Buckeyes to play 3 games at night

Highly anticipated matchup with Michigan State will not be in primetime

4/16/2014
BY DAVID BRIGGS
BLADE SPORTS WRITER

Primetime November football is coming to the Big Ten.

Just not for the showdown many expected.

Ohio State will play in at least three nationally televised night games this fall, including one in November for the first time in program history. Yet, when ABC/​ESPN unveiled on Tuesday its six primetime games featuring Big Ten teams, the league’s marquee game of the year was noticeably missing.

The Buckeyes’ visit to reigning Big Ten champion Michigan State on Nov. 8 did not make the list, a concession — for now — to likely concerns about the weather and battling head-to-head for ratings against the CBS broadcast of Alabama-LSU the same night. ESPN announced it could add another Big Ten night game in the coming months.

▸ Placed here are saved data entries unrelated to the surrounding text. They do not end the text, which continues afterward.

**src/sv/hshp_pkg.sv**
```systemverilog
// Shared constants, types and helper functions of the height slice histogram peak unit.
package hshp_pkg;

	localparam int MAX_BINS   = 512;
	localparam int BIN_BITS   = $clog2(MAX_BINS);
	localparam int LIM_BITS   = $clog2(MAX_BINS + 1);
	localparam int COUNT_BITS = 21;
	localparam int TOTAL_BITS = 30;
	localparam int POS_BITS   = 11;
	localparam int CFG_BITS   = 11;
	localparam int HLIM_BITS  = 10;
	localparam int CIDX_BITS  = 2;
	localparam int FIFO_DEPTH = 4;
	localparam int FPTR_BITS  = $clog2(FIFO_DEPTH);

	localparam logic [31:0] EPS_BITS = 32'h3400_0000;
	localparam logic [31:0] INF_BITS = 32'h7F80_0000;
	localparam logic [31:0] MAG_MASK = 32'h7FFF_FFFF;

	localparam logic [COUNT_BITS-1:0] COUNT_MAX = {COUNT_BITS{1'b1}};

	localparam logic [CIDX_BITS-1:0] CFG_CELLS_PER_ROW    = 2'd0;
	localparam logic [CIDX_BITS-1:0] CFG_ROWS_PER_SLICE   = 2'd1;
	localparam logic [CIDX_BITS-1:0] CFG_HEIGHT_LIMIT_BIN = 2'd2;

	localparam logic [CFG_BITS-1:0]  RST_CELLS_PER_ROW    = 11'd800;
	localparam logic [CFG_BITS-1:0]  RST_ROWS_PER_SLICE   = 11'd600;
	localparam logic [HLIM_BITS-1:0] RST_HEIGHT_LIMIT_BIN = 10'd200;

	typedef struct packed {
		logic [CFG_BITS-1:0]  cells_per_row;
		logic [CFG_BITS-1:0]  rows_per_slice;
		logic [HLIM_BITS-1:0] height_limit_bin;
	} cfg_t;

	typedef struct packed {
		logic [BIN_BITS-1:0] bin;
		logic                inc;
		logic                last;
	} entry_t;

	typedef struct packed {
		logic [BIN_BITS-1:0]   max_bin;
		logic [COUNT_BITS-1:0] max_count;
		logic [TOTAL_BITS-1:0] total_count;
		logic [BIN_BITS-1:0]   deck_bin;
		logic [COUNT_BITS-1:0] deck_count;
		logic                  deck_found;
	} result_t;

	typedef enum logic [2:0] {
		ST_INIT,
		ST_RUN,
		ST_PASS1,
		ST_PASS2,
		ST_DONE
	} back_state_t;

	function automatic logic [LIM_BITS-1:0] eff_limit(input cfg_t cfg);
		logic [LIM_BITS-1:0] lim;
		lim = LIM_BITS'(cfg.height_limit_bin);
		if (lim > LIM_BITS'(MAX_BINS)) begin
			lim = LIM_BITS'(MAX_BINS);
		end
		return lim;
	endfunction

endpackage

```
**src/sv/hshp_front.sv**
```systemverilog
// Input stage: classifies each cell and tracks its grid position to find its slice.
module hshp_front (
	input  logic                 clk,
	input  logic                 arst_n,
	input  hshp_pkg::cfg_t       cfg,
	input  logic                 in_valid,
	output logic                 in_ready,
	input  logic [31:0]          cell_value,
	input  logic                 last_cell,
	input  logic                 queue_full,
	input  logic                 init_busy,
	output logic                 push,
	output hshp_pkg::entry_t     push_entry
);
	import hshp_pkg::*;

	logic [POS_BITS-1:0] col_q;
	logic [POS_BITS-1:0] row_q;
	logic [LIM_BITS-1:0] slice_q;
	logic [POS_BITS-1:0] cpr;
	logic [POS_BITS-1:0] rps;
	logic [31:0]         mag;
	logic                occupied;
	logic                col_wrap;
	logic                row_wrap;

	assign in_ready = !queue_full && !init_busy;
	assign push     = in_valid && in_ready;

	assign cpr      = (cfg.cells_per_row == '0) ? POS_BITS'(1) : cfg.cells_per_row;
	assign rps      = (cfg.rows_per_slice == '0) ? POS_BITS'(1) : cfg.rows_per_slice;
	assign mag      = cell_value & MAG_MASK;
	assign occupied = (mag > EPS_BITS) && (mag <= INF_BITS);
	assign col_wrap = ({1'b0, col_q} + (POS_BITS+1)'(1)) >= {1'b0, cpr};
	assign row_wrap = ({1'b0, row_q} + (POS_BITS+1)'(1)) >= {1'b0, rps};

	assign push_entry.bin  = slice_q[BIN_BITS-1:0];
	assign push_entry.inc  = occupied && (slice_q < eff_limit(cfg));
	assign push_entry.last = last_cell;

	always_ff @(posedge clk or negedge arst_n) begin
		if (!arst_n) begin
			col_q   <= '0;
			row_q   <= '0;
			slice_q <= '0;
		end else if (push) begin
			if (last_cell) begin
				col_q   <= '0;
				row_q   <= '0;
				slice_q <= '0;
			end else if (col_wrap) begin
				col_q <= '0;
				if (row_wrap) begin
					row_q <= '0;
					if (slice_q < LIM_BITS'(MAX_BINS)) begin
						slice_q <= slice_q + LIM_BITS'(1);
					end
				end else begin
					row_q <= row_q + POS_BITS'(1);
				end
			end else begin
				col_q <= col_q + POS_BITS'(1);
			end
		end
	end

endmodule

```
**config.mk**
```make
export PLATFORM = sky130hd
export DESIGN_NAME = hshp_front
export DESIGN_NICKNAME = d
export VERILOG_FILES = /design/src/sv/hshp_pkg.sv /design/src/sv/hshp_front.sv
export SDC_FILE = /design/constraint.sdc
export NUM_CORES = 1
export LEC_CHECK = 0
export BUFFER_PORTS_ARGS = -buffer_cell sky130_fd_sc_hd__buf_2
export CAP_MARGIN = 20
export CORE_MARGIN = 4
export CORE_UTILIZATION = 54
export DETAILED_ROUTE_END_ITERATION = 16
export GPL_TIMING_DRIVEN = 1
export PLACE_DENSITY = 0.83
export SLEW_MARGIN = 5
export SYNTH_ARGS = -nofsm -noshare
export SYNTH_HDL_FRONTEND = slang
export SYNTH_SLANG_ARGS = --single-unit
```
**constraint.sdc**
```tcl
create_clock -name clk -period 3.4 [get_ports clk]
set_input_delay 0 -clock clk [delete_from_list [all_inputs] [get_ports clk]]
set_output_delay 0 -clock clk [all_outputs]
set_load 0.1 [all_outputs]
```
==> flow_summary.toml, run 1 <==
[run_status]
outcome = "completed"

[synth]
synthAdderAreaFrac = 0.142
yosys.cell_types.count = 58
syn_avg_cell_area_sq_um = 8.48
ys_async_sr_fraction = 1.00
synthMuxAreaShare = 0.00750
synth_compound_area_frac = 0.212
synth.area.top_cells = "dfrtp_1 (27%), ha_1 (14%), nand2_1 (4.5%)"
ys_top_cells_by_count = "nand2_1 (36), ha_1 (34), dfrtp_1 (32)"
synth_area_sq_um = 3000
synth-simple-area-share = 0.244
ys.warnings.count = 0
synth_top_family_by_area = "simple AND/OR/NAND/NOR gates"
synth_fp_nets = 458
synthCells = 354
synth_area_leader_cell = "dfrtp_1"
synth-edff-count = 0
yosysSeqAreaShare = 0.267
synth_top_area_frac = 0.267
ys_seq_elements = 32
synth_most_common_cell = "nand2_1"
synth_ff_type = "dfrtp_1"
synth-xor-area-share = 0.0525

[drt]
drtAntennaViolNets = 0
drt_iter0_markers = 132
dr_total_vias = 2923
route.detailed.drc = 0
wl_per_cell_um = 14.9
first_pass_iters = 4
routed_via_density = 5.87
finalWirelength_mm = 7.44

[timing]
skew_ns = 0.00666
post-route-period-util = 0.924
fmax_ghz = 0.318
rsz0062_at_grt = "false"
tightest_slew_ns = 0.717
finalHoldViolations = 0
relSlewSlack = 0.522
min_period_ns = 3.14
tns_ns = 0
setup_violations = 0
report.final.slew_viol_count = 0
fin_hold_ws_ns = 0.143

[final_layout]
synthToLayoutAreaGrowth_pct = 17.9
multi_input_area_sq_um = 1980
drive_gt1_frac = 0.255
final_area_sq_um = 3540
fillers = 444
nNetsFinal = 531
seqCellArea_sq_um = 801
n_antenna_cell = 0

[cts]
clk_latency_ns = 0.29
cts_made_buffers = 5
cts.htree.levels = 2
root_buffer = "clkbuf_8"
clkSinkCount = 32
cts_tree = "built"
cts-resized-gates = 0
clock_path_buffers = 2
path_clk_slew_ns = 0.06

[setup_path]
cpMaxStageDelayCell = "dfrtp_1"
critical_path.max_stage_delay_ns = 0.48
timing.critical_path.buf_inv = 0
crit_family = "simple AND/OR/NAND/NOR gates"
crit_path_max_fanout = 16
crit_path_end_kind = "flop"
cp-start-kind = "flop"
required_ns = 3.62
critPathArrivalTime_ns = 3.36
r2r_slack_ns = 0.26
crit_start = "col_q[2]"
crit_chain = "and3_1, nand4_1, xnor2_1, ha_1, a21o_1, a211oi_2, o221ai_2, a21o_2, nor2_1, mux2_2"
worst-path-stages = 10
reg2reg_from = "col_q[2]"
reg2reg_depth = 10
worst-setup-path-type = "reg -> reg"

[global_routing]
grt_max_degree = 33
antenna_found_initial = 0
grt_util_all_layers = 0.222
grt_pass1_wl_mm = 11.9
grt_pass1_vias = 2741
grt_overflow = 0

[placed_design]
placed_area_sq_um = 3400
numPortBuffers = 81
dp_hpwl_mm = 5.83
routabilityCongestion = 0.792

[power]
combPwrFrac = 0.318
p_int_mw = 0.807
leakage_nw = 1.71
peakVddDrop_mv = 0.288
netSwitchingFraction = 0.354
power_density_nw_per_um2 = 353
p_seq_frac = 0.360
p_sw_mw = 0.443
clkPwrFrac = 0.322

[floorplanning]
rows = 26
initial_utilization = 0.573
die_h_um = 82.6
core-area_sq_um = 5240
die_area_sq_um = 6820
die_x_um = 82.6
pin_count = 83

[flow_run]
cap_violations = 0

[hold_path]
holdCritPathClass = "in -> reg"
min_path_cells = 2
min-delay-start = "last_cell"
-- stage by stage --
stage	power [mW]	utilization	std cells	setup slack, ns
floorplan	0.748	-	354	0.406
global placement	0.837	0.650	489	0.378
detailed placement	0.854	0.650	489	0.299
CTS	1.26	0.676	498	0.281
global route	1.32	0.676	498	0.0442
finish	1.25	0.676	498	0.258
-- logic make-up (layout without fill, tap and decap cells) --
kind of cell    Yosys count  in the layout
simple gates            134            134
buf+inv                  47            121
xor+xnor                 18             18
flops                    32             32
fa+ha+maj                34             34
compound gates           87             87
mux                       2              2
-- metal layers --
metal	part of all wire	GRT usage	vias up	routed length, um
met5	0	0	-	0
met1	0.41	0.267	1372	3050
met4	0.012	0.0523	0	91
met2	0.50	0.415	99	3750
met3	0.074	0.0315	9	549
li1	-	-	1443	-
-- final timing paths --
| path | end |
|---|---|
| min in group asynchronous | col_q[0] |
| min | slice_q[9] |
| max reg2reg | col_q[0] |
| max | col_q[0] |
| max in group asynchronous | col_q[8] |
| min reg2reg | row_q[1] |
-- state kept, by name, indices dropped and copies added (netlist names) --
register / cells
col_q: 11
slice_q: 10
row_q: 11
-- cell usage in the layout, fill, tap and decap left out, types with 4 or more instances in the layout --
cell / netlist / final
o21ai_1: 6 / 6
xnor2_1: 12 / 12
o211ai_1: 7 / 7
a22o_1: 8 / 8
nor3_1: 6 / 6
ha_1: 34 / 34
dfrtp_1: 32 / 32
nand2_1: 36 / 36
nor4_1: 13 / 13
nor2b_1: 5 / 5
a21oi_1: 10 / 10
xor2_1: 6 / 6
o31ai_1: 5 / 5
buf_2: 3 / 81
inv_1: 26 / 26
buf_4: 11 / 5
nand4_1: 5 / 5
nor2_1: 19 / 18
a211oi_1: 4 / 4
o21ai_0: 17 / 17
nand3b_1: 5 / 5
clkbuf_8: 0 / 7
nand3_1: 17 / 17
and3_1: 6 / 6
-- worst reg2reg max path, stage by stage (launching register included) --
cell and delay [ns]:
dfrtp_1 0.48, and3_1 0.31, nand4_1 0.19, xnor2_1 0.19, ha_1 0.33, a21o_1 0.20, a211oi_2 0.25, o221ai_2 0.14
a21o_2 0.33, nor2_1 0.43, mux2_2 0.24
-- power by group through the flow --
stage / combinational, mW / clock (mW) / sequential, mW
2_1_floorplan: 0.306 / 0 / 0.442
3_3_place_gp: 0.384 / 0 / 0.453
3_5_place_dp: 0.398 / 0 / 0.456
4_1_cts: 0.401 / 0.408 / 0.448
5_1_grt: 0.443 / 0.425 / 0.455
6_report: 0.398 / 0.402 / 0.450
-- area by class of cell --
cell class | instances | area share
clock buffer | 7 | 0.0272
multi-input combinational | 275 | 0.558
tap | 70 | 0.0247
clock inverter | 1 | 0.00848
sequential | 32 | 0.226
timing repair buffer | 87 | 0.128
inverter | 26 | 0.0276
-- what timing repair did --
item | CTS | global route
setup buffers | 0 | 0
hold buffers | 1 | 0
endpoints found under the hold margin | 32 | 0
Power figures use the tool's default switching activity.
==> run 2: changes to the inputs <==
- CELL_PAD_IN_SITES_DETAIL_PLACEMENT: unset -> 0
- CELL_PAD_IN_SITES_GLOBAL_PLACEMENT: unset -> 1
- CORE_UTILIZATION: 54 -> 39
- PLACE_DENSITY: 0.83 -> 0.82
==> run 2 against run 1 <==
Maximum frequency is 1.4% higher. Flip-flop and latch count stayed put. Clock skew fell by 0.00051 ns. First-iteration DRC count decreased by 36%. Global-route usage fell by 5.4 points. Worst setup slack better by 0.044 ns. Sequential power barely moved. Via count shrank 2.8%. Power decreased by 8.0%. Core utilization fell by 20 points.
==> flow_summary.toml, run 2 (synthesis results as in run 1) <==
[final_layout]
final_cell_count_no_fill = 527
synthToLayoutAreaGrowth_pct = 17.9
nNetsFinal = 531
drive_gt1_frac = 0.250
final_cell_mix = "buf_2 (81), nand2_1 (36), ha_1 (34)"
final_common_cell = "buf_2"
top_regs = "col_q: 11 flops, row_q: 11 flops, slice_q: 10 flops"
n_antenna_cell = 0
fillers = 751

[timing]
rsz0062_at_grt = "false"
fmax_ghz = 0.323
post-route-period-util = 0.911
finalHoldViolations = 0
setup_slack_ns = 0.303
report.final.slew_viol_count = 0
relSlewSlack = 0.501
skew_ns = 0.00615
tns_ns = 0
setup_violations = 0
min_period_ns = 3.10
tightest_slew_ns = 0.748

[cts]
cts-resized-gates = 0
cts_made_buffers = 5
clkSinkCount = 32
root_buffer = "clkbuf_8"
cts_tree = "built"
clock_path_buffers = 2
cts.htree.levels = 2
path_clk_slew_ns = 0.07
clk_latency_ns = 0.28

[floorplanning]
core-area_sq_um = 7370
die_h_um = 95.7
pin_count = 83
rows = 31
die_area_sq_um = 9170
die_x_um = 95.7
initial_utilization = 0.407

[setup_path]
reg2reg_to = "slice_q[2]"
crit_path_end_kind = "flop"
reg2reg_from = "col_q[3]"
reg2reg_depth = 10
cp-start-kind = "flop"
crit_family = "simple AND/OR/NAND/NOR gates"
worst-path-stages = 10
critPathArrivalTime_ns = 3.26
crit_start = "col_q[3]"
critical_path.max_stage_delay_ns = 0.43
crit_path_max_fanout = 16
cpMaxStageDelayCell = "dfrtp_1"
timing.critical_path.buf_inv = 0
required_ns = 3.57
worst-setup-path-type = "reg -> reg"
crit_chain = "and4_1, and4_1, nand3_1, xnor2_1, ha_1, nand3_1, nor3_1, a21o_2, nand3_4, a221o_1"
critPathCapture = "slice_q[2]"
r2r_slack_ns = 0.30

[drt]
wl_per_cell_um = 14.0
drt_iter0_markers = 85
drtAntennaViolNets = 0
route.met2.wl_mm = 3.51
wl_met3_um = 471
route.detailed.drc = 0
finalWirelength_mm = 7.38
dr_total_vias = 2841
first_pass_iters = 4
wl_met1_mm = 3.35
routed_via_density = 5.39
highest-signal-layer = "met4"

[global_routing]
grt_util_all_layers = 0.168
grt_overflow = 0
grt_max_degree = 33
grt_pass1_vias = 2802
grt_pass1_wl_mm = 12.4
antenna_found_initial = 0

[power]
leakage_nw = 1.69
power_density_nw_per_um2 = 325
peakVddDrop_mv = 0.164

[flow_run]
cap_violations = 0

[placed_design]
routabilityCongestion = 0.795
numPortBuffers = 81
dp_hpwl_mm = 5.75
dpl_worst_slack_ns = 0.313
dp_cells = 518

[hold_path]
holdCritPathClass = "in -> reg"

[run_status]
outcome = "completed"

As it stands, the Buckeyes are scheduled for two home games under the lights — Sept. 6 against Virginia Tech and Nov. 1 against Illinois — and one on the road Oct. 25 against Penn State. All three games will kick off at 8 p.m., with ESPN televising Ohio State’s home opener against the Hokies and ABC, ESPN, or ESPN2 carrying the later games.

The Big Ten Network will announce its schedule of second-tier primetime league games next week.

Michigan, meanwhile, can count on at least two night games, including Oct. 11 at home against Penn State. The 7 p.m. game will be televised by ESPN or ESPN2 and mark the first primetime Big Ten matchup in Michigan Stadium history. The Wolverines’ previous two home night games came against Notre Dame in 2011 and last season.

This year, Michigan’s series with Notre Dame will go dark at night, with the rivals’ final game set for a 7:30 p.m. NBC broadcast on Sept. 6 in South Bend.

Still, the talk Tuesday centered as much on the game that will not be in primetime as the ones that will.

The Big Ten has long been against playing at night in November, reasoning the potential for icy weather outweighs the higher-profile primetime slot. Yet the big-money game is changing, and the Buckeyes’ visit to East Lansing was widely seen as a candidate to break from tradition.

While the Big Ten’s contract with its TV partners states that a post-October game can kick off late only if the conference and both teams reach an agreement, Ohio State athletic director Gene Smith previously told The Blade he would agree to the night game. Michigan State did not respond to past requests for comment.

"That would be Michigan State's call. They would call us and ask if we would be willing to do it, and I'd probably say yes," Smith said last month. "[Michigan State] would get the first call. If they feel like they can handle that up there, then we'd be supportive of it.

"A lot of times you have to defer to the operations locally. If we were playing them here, we would do it. I think we could handle that magnitude of a game. That's technically the second Saturday in November, but you're only talking by a couple of days."